In fixing the amount of the annual payment at $450,000 for the first two years, instead of $500,000, as decreed for subsequent years, the tribunal considered in a liberal spirit the demands of other creditors, although the Dominican Republic was, at the time of the award, in arrears in its stipulated payments to the United States under the protocol of January 31, 1903, to the amount of $337,500.

Again, the protocol provided that interest should begin to run from the date of the award, but it also stipulated that the award should be rendered within a year from the signature of the protocol. It was therefore submitted to the tribunal that interest should begin to run, especially as the principal amount of the debt was fixed in the protocol, from the expiration of a year after the date of the signature of that instrument. The tribunal, however, gave the Dominican Government the benefit of the doubt and allowed interest only from the actual date of the award.
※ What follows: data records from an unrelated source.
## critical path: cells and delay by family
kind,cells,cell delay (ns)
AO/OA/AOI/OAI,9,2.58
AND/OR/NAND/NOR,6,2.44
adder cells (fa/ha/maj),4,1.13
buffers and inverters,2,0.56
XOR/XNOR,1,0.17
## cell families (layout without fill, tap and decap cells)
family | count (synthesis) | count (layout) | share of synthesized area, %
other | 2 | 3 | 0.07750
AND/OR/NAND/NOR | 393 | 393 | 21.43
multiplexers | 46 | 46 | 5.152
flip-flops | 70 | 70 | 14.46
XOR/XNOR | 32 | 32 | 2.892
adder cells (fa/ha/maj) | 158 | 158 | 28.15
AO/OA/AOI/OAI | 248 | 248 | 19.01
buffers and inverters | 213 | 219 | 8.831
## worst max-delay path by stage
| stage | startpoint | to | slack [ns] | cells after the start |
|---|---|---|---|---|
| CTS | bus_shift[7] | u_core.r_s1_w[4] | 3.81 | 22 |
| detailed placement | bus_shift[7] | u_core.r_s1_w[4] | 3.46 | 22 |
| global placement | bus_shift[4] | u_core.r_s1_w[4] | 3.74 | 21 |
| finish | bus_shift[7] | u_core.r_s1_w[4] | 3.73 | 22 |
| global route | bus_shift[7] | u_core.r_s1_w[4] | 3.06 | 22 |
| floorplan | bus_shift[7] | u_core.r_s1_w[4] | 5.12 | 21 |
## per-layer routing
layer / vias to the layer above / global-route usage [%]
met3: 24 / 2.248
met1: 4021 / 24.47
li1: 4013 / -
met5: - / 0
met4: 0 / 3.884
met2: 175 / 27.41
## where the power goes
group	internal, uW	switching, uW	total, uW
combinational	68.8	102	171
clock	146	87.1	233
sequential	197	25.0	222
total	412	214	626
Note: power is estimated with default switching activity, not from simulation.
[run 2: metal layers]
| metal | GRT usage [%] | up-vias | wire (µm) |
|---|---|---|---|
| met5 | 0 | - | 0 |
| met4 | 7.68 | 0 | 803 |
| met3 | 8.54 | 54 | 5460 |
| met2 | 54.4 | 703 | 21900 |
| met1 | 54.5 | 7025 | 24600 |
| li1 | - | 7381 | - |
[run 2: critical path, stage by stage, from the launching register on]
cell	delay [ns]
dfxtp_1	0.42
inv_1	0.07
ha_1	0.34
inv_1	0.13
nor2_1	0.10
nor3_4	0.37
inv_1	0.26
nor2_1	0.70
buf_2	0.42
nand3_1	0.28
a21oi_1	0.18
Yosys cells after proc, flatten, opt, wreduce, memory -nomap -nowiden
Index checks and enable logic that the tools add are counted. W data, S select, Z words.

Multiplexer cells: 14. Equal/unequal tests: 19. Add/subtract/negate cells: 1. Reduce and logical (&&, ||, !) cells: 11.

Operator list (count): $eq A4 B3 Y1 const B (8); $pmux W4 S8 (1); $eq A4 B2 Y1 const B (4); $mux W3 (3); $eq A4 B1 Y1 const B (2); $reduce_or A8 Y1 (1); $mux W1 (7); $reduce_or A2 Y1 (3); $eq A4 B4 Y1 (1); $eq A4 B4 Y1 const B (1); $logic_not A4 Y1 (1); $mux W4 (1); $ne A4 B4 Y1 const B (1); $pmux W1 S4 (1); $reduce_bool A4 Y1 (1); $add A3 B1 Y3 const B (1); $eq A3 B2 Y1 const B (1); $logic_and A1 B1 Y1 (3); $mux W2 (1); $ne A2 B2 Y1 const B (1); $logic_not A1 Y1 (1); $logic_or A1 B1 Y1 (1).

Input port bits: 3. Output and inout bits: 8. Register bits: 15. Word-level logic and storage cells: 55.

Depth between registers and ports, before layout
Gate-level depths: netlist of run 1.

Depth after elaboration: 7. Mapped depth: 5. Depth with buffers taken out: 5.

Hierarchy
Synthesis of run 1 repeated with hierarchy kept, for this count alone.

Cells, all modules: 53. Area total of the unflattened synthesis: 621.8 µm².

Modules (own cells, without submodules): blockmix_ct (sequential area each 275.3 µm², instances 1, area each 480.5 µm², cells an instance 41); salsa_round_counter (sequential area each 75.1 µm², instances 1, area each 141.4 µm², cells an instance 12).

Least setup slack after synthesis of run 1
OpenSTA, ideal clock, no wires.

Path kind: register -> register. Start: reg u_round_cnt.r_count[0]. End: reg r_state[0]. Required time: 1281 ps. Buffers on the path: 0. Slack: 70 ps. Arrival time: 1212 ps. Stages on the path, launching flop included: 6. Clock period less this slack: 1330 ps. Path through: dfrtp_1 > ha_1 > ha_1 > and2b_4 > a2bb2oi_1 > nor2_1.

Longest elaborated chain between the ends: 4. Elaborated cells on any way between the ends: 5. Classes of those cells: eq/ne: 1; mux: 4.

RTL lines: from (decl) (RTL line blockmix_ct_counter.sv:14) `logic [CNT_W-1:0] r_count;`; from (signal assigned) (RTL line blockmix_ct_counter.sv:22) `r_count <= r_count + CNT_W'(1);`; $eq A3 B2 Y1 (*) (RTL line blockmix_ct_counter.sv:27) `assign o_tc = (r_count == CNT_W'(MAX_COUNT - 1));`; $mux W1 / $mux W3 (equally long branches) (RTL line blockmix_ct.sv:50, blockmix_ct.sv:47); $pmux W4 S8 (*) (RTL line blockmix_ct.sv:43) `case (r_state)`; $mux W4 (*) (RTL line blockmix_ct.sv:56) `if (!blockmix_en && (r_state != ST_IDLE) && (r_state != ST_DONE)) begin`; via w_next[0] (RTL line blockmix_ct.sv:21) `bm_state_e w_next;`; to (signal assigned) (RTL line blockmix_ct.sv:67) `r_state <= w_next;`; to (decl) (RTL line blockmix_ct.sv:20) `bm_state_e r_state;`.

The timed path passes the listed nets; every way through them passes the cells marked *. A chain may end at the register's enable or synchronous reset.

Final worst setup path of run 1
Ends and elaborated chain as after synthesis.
Finally, interest at the rate of 6 per cent was claimed on behalf of the United States, that being the legal rate in San Domingo, while the actual rate on loans lately made by that government is far higher. The claim as to interest was supported by precedents, but the tribunal, evidently desirous of acting toward the Dominican Government in a spirit of the utmost consideration, allowed only 4 per cent. The result is that the Dominican Republic is required to pay less than the legal, to say nothing of the actual, rate of interest in that country, and the proportion of the annual payments devoted to the discharge of the principal of the debt is correspondingly increased.

Respectfully submitted.

John B. Moore

[Inclosure 2.]

Inclosure 2 being award of the commission of arbitration under the provisions of the protocol of January 31, 1903, between the United States of America and the Domincan Republic, for the settlement of the claims of the San Domingo Improvement Company of New York, and its allied companies, printed Foreign Relations, 1904, p. 274.

[Inclosure 3.]

Inclosure 3 being protocol of an agreement between the United States of America and the Dominican Republic for the submission to arbitration of certain questions as to the payment of the sum hereinafter agreed to be paid by the Dominican Government to the Government of the United States on account of the claims of the San Domingo Improvement Company, of New York, a corporation under the laws of the State of New Jersey and a citizen of the United States, and its allied companies, printed in Foreign Relations, 1904, p. 270.